What surprises me in this book is how much Native Americans were looked down upon, and the extent of that. Not only did the US government try to get rid of them by creating blood quantum laws to reduce the number of people who could identify as Native American, schools in America were helping the population’s future generations forget their identity. However, the worst was through sterilization and mass murders.
According to Leah Myer’s book, 9,575 Native Americans go missing every year. This is a large number of people from the already small , 3% of the United States population. It shocks me that so many Native Americans are disappearing, further reducing the size of an already small population.
In 1970, the government implemented a Family Planning and Population Research Act where they sterilized Native American women without their knowledge. These were doctors, medical professionals who took a Native American woman’s ability to reproduce and have children without her consent or knowledge of it. They used an opportunity, the fact that Native Americans were illiterate, to take advantage of the population’s women.
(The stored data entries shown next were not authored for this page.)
$ cat src/design/cce_pkg.sv
// Coherence engine shared types
package cce_pkg;

  // Microcode store
  localparam int PC_WIDTH   = 8;
  localparam int INST_WIDTH = 32;
  localparam int OP_WIDTH   = 4;
  localparam int IMM_WIDTH  = 16;

  // Register file
  localparam int GPR_WIDTH     = 32;
  localparam int NUM_GPR       = 8;
  localparam int GPR_SEL_WIDTH = 3;

  // Request and command fields
  localparam int ADDR_WIDTH     = 27;
  localparam int LCE_ID_WIDTH   = 4;
  localparam int CMD_TYPE_WIDTH = 4;
  localparam int SEQ_WIDTH      = 8;

  // Pending table geometry
  localparam int BLOCK_OFFSET      = 6;
  localparam int PENDING_SETS      = 16;
  localparam int PENDING_IDX_WIDTH = $clog2(PENDING_SETS);

  // Command types sent to the LCE
  localparam logic [CMD_TYPE_WIDTH-1:0] CMD_GRANT = 4'd1;
  localparam logic [CMD_TYPE_WIDTH-1:0] CMD_NACK  = 4'd2;
  localparam logic [CMD_TYPE_WIDTH-1:0] CMD_ACK   = 4'd3;

  // Opcode 0 is left unassigned and decodes as a bubble
  typedef enum logic [OP_WIDTH-1:0] {
    OP_ADD   = 4'd1,
    OP_AND   = 4'd2,
    OP_BEQ   = 4'd3,
    OP_BNE   = 4'd4,
    OP_BI    = 4'd5,
    OP_POPQ  = 4'd6,
    OP_RDP   = 4'd7,
    OP_WRP   = 4'd8,
    OP_SENDC = 4'd9
  } cce_op_e;

  // ALU, queue, pending and send instructions
  typedef struct packed {
    cce_op_e                  opcode;
    logic [GPR_SEL_WIDTH-1:0] dst;
    logic [GPR_SEL_WIDTH-1:0] src_a;
    logic [GPR_SEL_WIDTH-1:0] src_b;
    logic                     use_imm;
    logic [1:0]               pad;
    logic [IMM_WIDTH-1:0]     imm;
  } cce_alu_fmt_s;

  // Branch instructions
  typedef struct packed {
    cce_op_e                  opcode;
    logic [GPR_SEL_WIDTH-1:0] src_a;
    logic [GPR_SEL_WIDTH-1:0] src_b;
    logic                     predict_taken;
    logic [PC_WIDTH-1:0]      target;
    logic [12:0]              pad;
  } cce_br_fmt_s;

  // Opcode sits in the same bits of both views
  typedef union packed {
    cce_alu_fmt_s alu;
    cce_br_fmt_s  br;
  } cce_inst_u;

  typedef struct packed {
    logic                      alu_v;
    cce_op_e                   alu_op;
    logic [GPR_SEL_WIDTH-1:0]  dst;
    logic [GPR_SEL_WIDTH-1:0]  src_a;
    logic [GPR_SEL_WIDTH-1:0]  src_b;
    logic                      use_imm;
    logic [IMM_WIDTH-1:0]      imm;
    logic                      branch;
    cce_op_e                   branch_op;
    logic                      predict_taken;
    logic [PC_WIDTH-1:0]       target;
    logic                      popq_v;
    logic                      pend_r_v;
    logic                      pend_w_v;
    logic                      pend_val;
    logic                      send_v;
    logic [CMD_TYPE_WIDTH-1:0] cmd_type;
    logic                      gpr_w_v;
  } cce_decoded_s;

  // Request type in bit 0 so a small immediate can mask it
  typedef struct packed {
    logic [ADDR_WIDTH-1:0]   addr;
    logic [LCE_ID_WIDTH-1:0] lce_id;
    logic                    req_type;
  } cce_lce_req_s;

  typedef struct packed {
    logic [CMD_TYPE_WIDTH-1:0] cmd_type;
    logic [LCE_ID_WIDTH-1:0]   lce_id;
    logic [ADDR_WIDTH-1:0]     addr;
    logic [SEQ_WIDTH-1:0]      seq;
  } cce_lce_cmd_s;

endpackage

$ cat src/design/cce_cmd_out.sv
// Outbound command header register
`timescale 1ns/1ps

module cce_cmd_out
  (input                                  clk_i
   , input                                reset_i
   , input                                send_v_i
   , input cce_pkg::cce_lce_cmd_s         cmd_i
   , input                                lce_cmd_header_ready_and_i
   , output logic                         cmd_full_o
   , output cce_pkg::cce_lce_cmd_s        lce_cmd_header_o
   , output logic                         lce_cmd_header_v_o
  );

  cce_pkg::cce_lce_cmd_s cmd_q;
  logic                  full_r;

  assign cmd_full_o         = full_r;
  assign lce_cmd_header_o   = cmd_q;
  assign lce_cmd_header_v_o = full_r;

  // Execute never sends while full, so load and drain never coincide
  always_ff @(posedge clk_i) begin
    if (reset_i) begin
      full_r <= 1'b0;
    end else if (send_v_i) begin
      full_r <= 1'b1;
    end else if (lce_cmd_header_ready_and_i) begin
      full_r <= 1'b0;
    end
  end

  always_ff @(posedge clk_i) begin
    if (send_v_i) begin
      cmd_q <= cmd_i;
    end
  end

endmodule

$ cat config.mk
export PLATFORM = sky130hd
export DESIGN_NAME = cce_cmd_out
export DESIGN_NICKNAME = d
export VERILOG_FILES = /design/src/design/cce_pkg.sv /design/src/design/cce_cmd_out.sv
export SDC_FILE = /design/constraint.sdc
export NUM_CORES = 1
export LEC_CHECK = 0
export BUFFER_PORTS_ARGS = -buffer_cell sky130_fd_sc_hd__buf_2
export CAP_MARGIN = 20
export CORE_MARGIN = 2
export CORE_UTILIZATION = 40
export CTS_CLUSTER_DIAMETER = 100
export DETAILED_ROUTE_END_ITERATION = 10
export PLACE_DENSITY = 0.78
export SETUP_SLACK_MARGIN = 0.2
export SLEW_MARGIN = 20
export SYNTH_ARGS = -nofsm -noshare
export SYNTH_HDL_FRONTEND = slang
export SYNTH_SLANG_ARGS = --single-unit
$ cat constraint.sdc
create_clock -name clk_i -period 0.85 [get_ports clk_i]
set_clock_uncertainty 0.15 [all_clocks]
set_input_delay 0.17 -clock clk_i [delete_from_list [all_inputs] [get_ports clk_i]]
set_output_delay 0.17 -clock clk_i [all_outputs]
set_load 0.1 [all_outputs]
`src/design/cce_pkg.sv`:
```
// Coherence engine shared types
package cce_pkg;

  // Microcode store
  localparam int PC_WIDTH   = 8;
  localparam int INST_WIDTH = 32;
  localparam int OP_WIDTH   = 4;
  localparam int IMM_WIDTH  = 16;

  // Register file
  localparam int GPR_WIDTH     = 32;
  localparam int NUM_GPR       = 8;
  localparam int GPR_SEL_WIDTH = 3;

  // Request and command fields
  localparam int ADDR_WIDTH     = 27;
  localparam int LCE_ID_WIDTH   = 4;
  localparam int CMD_TYPE_WIDTH = 4;
  localparam int SEQ_WIDTH      = 8;

  // Pending table geometry
  localparam int BLOCK_OFFSET      = 6;
  localparam int PENDING_SETS      = 16;
  localparam int PENDING_IDX_WIDTH = $clog2(PENDING_SETS);

  // Command types sent to the LCE
  localparam logic [CMD_TYPE_WIDTH-1:0] CMD_GRANT = 4'd1;
  localparam logic [CMD_TYPE_WIDTH-1:0] CMD_NACK  = 4'd2;
  localparam logic [CMD_TYPE_WIDTH-1:0] CMD_ACK   = 4'd3;

  // Opcode 0 is left unassigned and decodes as a bubble
  typedef enum logic [OP_WIDTH-1:0] {
    OP_ADD   = 4'd1,
    OP_AND   = 4'd2,
    OP_BEQ   = 4'd3,
    OP_BNE   = 4'd4,
    OP_BI    = 4'd5,
    OP_POPQ  = 4'd6,
    OP_RDP   = 4'd7,
    OP_WRP   = 4'd8,
    OP_SENDC = 4'd9
  } cce_op_e;

  // ALU, queue, pending and send instructions
  typedef struct packed {
    cce_op_e                  opcode;
    logic [GPR_SEL_WIDTH-1:0] dst;
    logic [GPR_SEL_WIDTH-1:0] src_a;
    logic [GPR_SEL_WIDTH-1:0] src_b;
    logic                     use_imm;
    logic [1:0]               pad;
    logic [IMM_WIDTH-1:0]     imm;
  } cce_alu_fmt_s;

  // Branch instructions
  typedef struct packed {
    cce_op_e                  opcode;
    logic [GPR_SEL_WIDTH-1:0] src_a;
    logic [GPR_SEL_WIDTH-1:0] src_b;
    logic                     predict_taken;
    logic [PC_WIDTH-1:0]      target;
    logic [12:0]              pad;
  } cce_br_fmt_s;

  // Opcode sits in the same bits of both views
  typedef union packed {
    cce_alu_fmt_s alu;
    cce_br_fmt_s  br;
  } cce_inst_u;

  typedef struct packed {
    logic                      alu_v;
    cce_op_e                   alu_op;
    logic [GPR_SEL_WIDTH-1:0]  dst;
    logic [GPR_SEL_WIDTH-1:0]  src_a;
    logic [GPR_SEL_WIDTH-1:0]  src_b;
    logic                      use_imm;
    logic [IMM_WIDTH-1:0]      imm;
    logic                      branch;
    cce_op_e                   branch_op;
    logic                      predict_taken;
    logic [PC_WIDTH-1:0]       target;
    logic                      popq_v;
    logic                      pend_r_v;
    logic                      pend_w_v;
    logic                      pend_val;
    logic                      send_v;
    logic [CMD_TYPE_WIDTH-1:0] cmd_type;
    logic                      gpr_w_v;
  } cce_decoded_s;

  // Request type in bit 0 so a small immediate can mask it
  typedef struct packed {
    logic [ADDR_WIDTH-1:0]   addr;
    logic [LCE_ID_WIDTH-1:0] lce_id;
    logic                    req_type;
  } cce_lce_req_s;

  typedef struct packed {
    logic [CMD_TYPE_WIDTH-1:0] cmd_type;
    logic [LCE_ID_WIDTH-1:0]   lce_id;
    logic [ADDR_WIDTH-1:0]     addr;
    logic [SEQ_WIDTH-1:0]      seq;
  } cce_lce_cmd_s;

endpackage

```
`src/design/cce_pending_bits.sv`:
```
// Per-set pending bit table
`timescale 1ns/1ps

module cce_pending_bits
  (input                                  clk_i
   , input                                reset_i
   , input [cce_pkg::ADDR_WIDTH-1:0]      addr_i
   , input                                r_v_i
   , input                                w_v_i
   , input                                val_i
   , output logic                         pending_o
  );

  logic [cce_pkg::PENDING_SETS-1:0]      bits_r;
  logic [cce_pkg::PENDING_IDX_WIDTH-1:0] idx;

  // Set index from the bits just above the block offset
  assign idx = addr_i[cce_pkg::BLOCK_OFFSET +: cce_pkg::PENDING_IDX_WIDTH];

  assign pending_o = r_v_i && bits_r[idx];

  always_ff @(posedge clk_i) begin
    if (reset_i) begin
      bits_r <= '0;
    end else if (w_v_i) begin
      bits_r[idx] <= val_i;
    end
  end

endmodule

```
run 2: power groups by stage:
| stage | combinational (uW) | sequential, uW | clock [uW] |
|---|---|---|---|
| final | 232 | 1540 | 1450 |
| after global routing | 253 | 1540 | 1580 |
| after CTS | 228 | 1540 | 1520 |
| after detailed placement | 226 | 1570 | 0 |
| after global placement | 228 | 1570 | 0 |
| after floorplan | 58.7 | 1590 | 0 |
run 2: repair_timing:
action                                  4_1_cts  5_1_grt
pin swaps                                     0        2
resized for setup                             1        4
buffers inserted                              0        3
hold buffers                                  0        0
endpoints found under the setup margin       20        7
## config.mk

```make
export PLATFORM = sky130hd
export DESIGN_NAME = ein_int
export DESIGN_NICKNAME = d
export VERILOG_FILES = /design/src/common/ein_pkg.sv /design/src/hw/ein_frame_buffer.sv /design/src/hw/ein_header_decoder.sv /design/src/ein_mod/ein_modulator.sv /design/src/hw/ein_ack_generator.sv /design/src/hw/ein_int.sv
export VERILOG_INCLUDE_DIRS = /design/src /design/src/common
export SDC_FILE = /design/constraint.sdc
export NUM_CORES = 1
export LEC_CHECK = 0
export ABC_CLOCK_PERIOD_IN_PS = 3150
export BUFFER_PORTS_ARGS = -buffer_cell sky130_fd_sc_hd__buf_2
export CORE_ASPECT_RATIO = 2
export CORE_MARGIN = 2
export CORE_UTILIZATION = 40
export CTS_BUF_LIST = sky130_fd_sc_hd__clkbuf_8
export CTS_CLUSTER_DIAMETER = 120
export CTS_CLUSTER_SIZE = 30
export DETAILED_ROUTE_END_ITERATION = 10
export PLACE_DENSITY = 0.58
export SYNTH_ARGS = -nofsm -noshare
export SYNTH_HDL_FRONTEND = slang
export SYNTH_SLANG_ARGS = --single-unit
```

## constraint.sdc

```tcl
create_clock -name clk -period 3.15 [get_ports clk]
set_clock_uncertainty 0.15 [all_clocks]
set_input_delay 0.63 -clock clk [delete_from_list [all_inputs] [get_ports clk]]
set_output_delay 0.63 -clock clk [all_outputs]
set_load 0.01 [all_outputs]
```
Leah Myers had faced the same issue when she went to her doctor to talk about birth control since she does not want to have kids. Instead of talking about what kind of birth control to use, this doctor has suggested sterilization out of the blue. Sterilization. Completely taking away a woman’s ability to have children. It surprised me. It surprised me because it made me think of how women had to fight for their right to abortion, while other women had their ability to give life taken away from them, without them knowing. After reading Thinning blood, I realized that Native American people have gone through so much over the past century. It made me realize that this was what resulted in them not teaching the culture to their children, out of fear for the safety of their children in society. I am thankful that people like Leah Myers are writing about their culture and its history, so that more people can be aware of what has happened to indigenous people. It shocks me that a lot of Native American culture is dying simply because it is not being passed down generations, and I hope that the remaining parts of the culture can be preserved through books like Leah Myer’s Thinning Blood.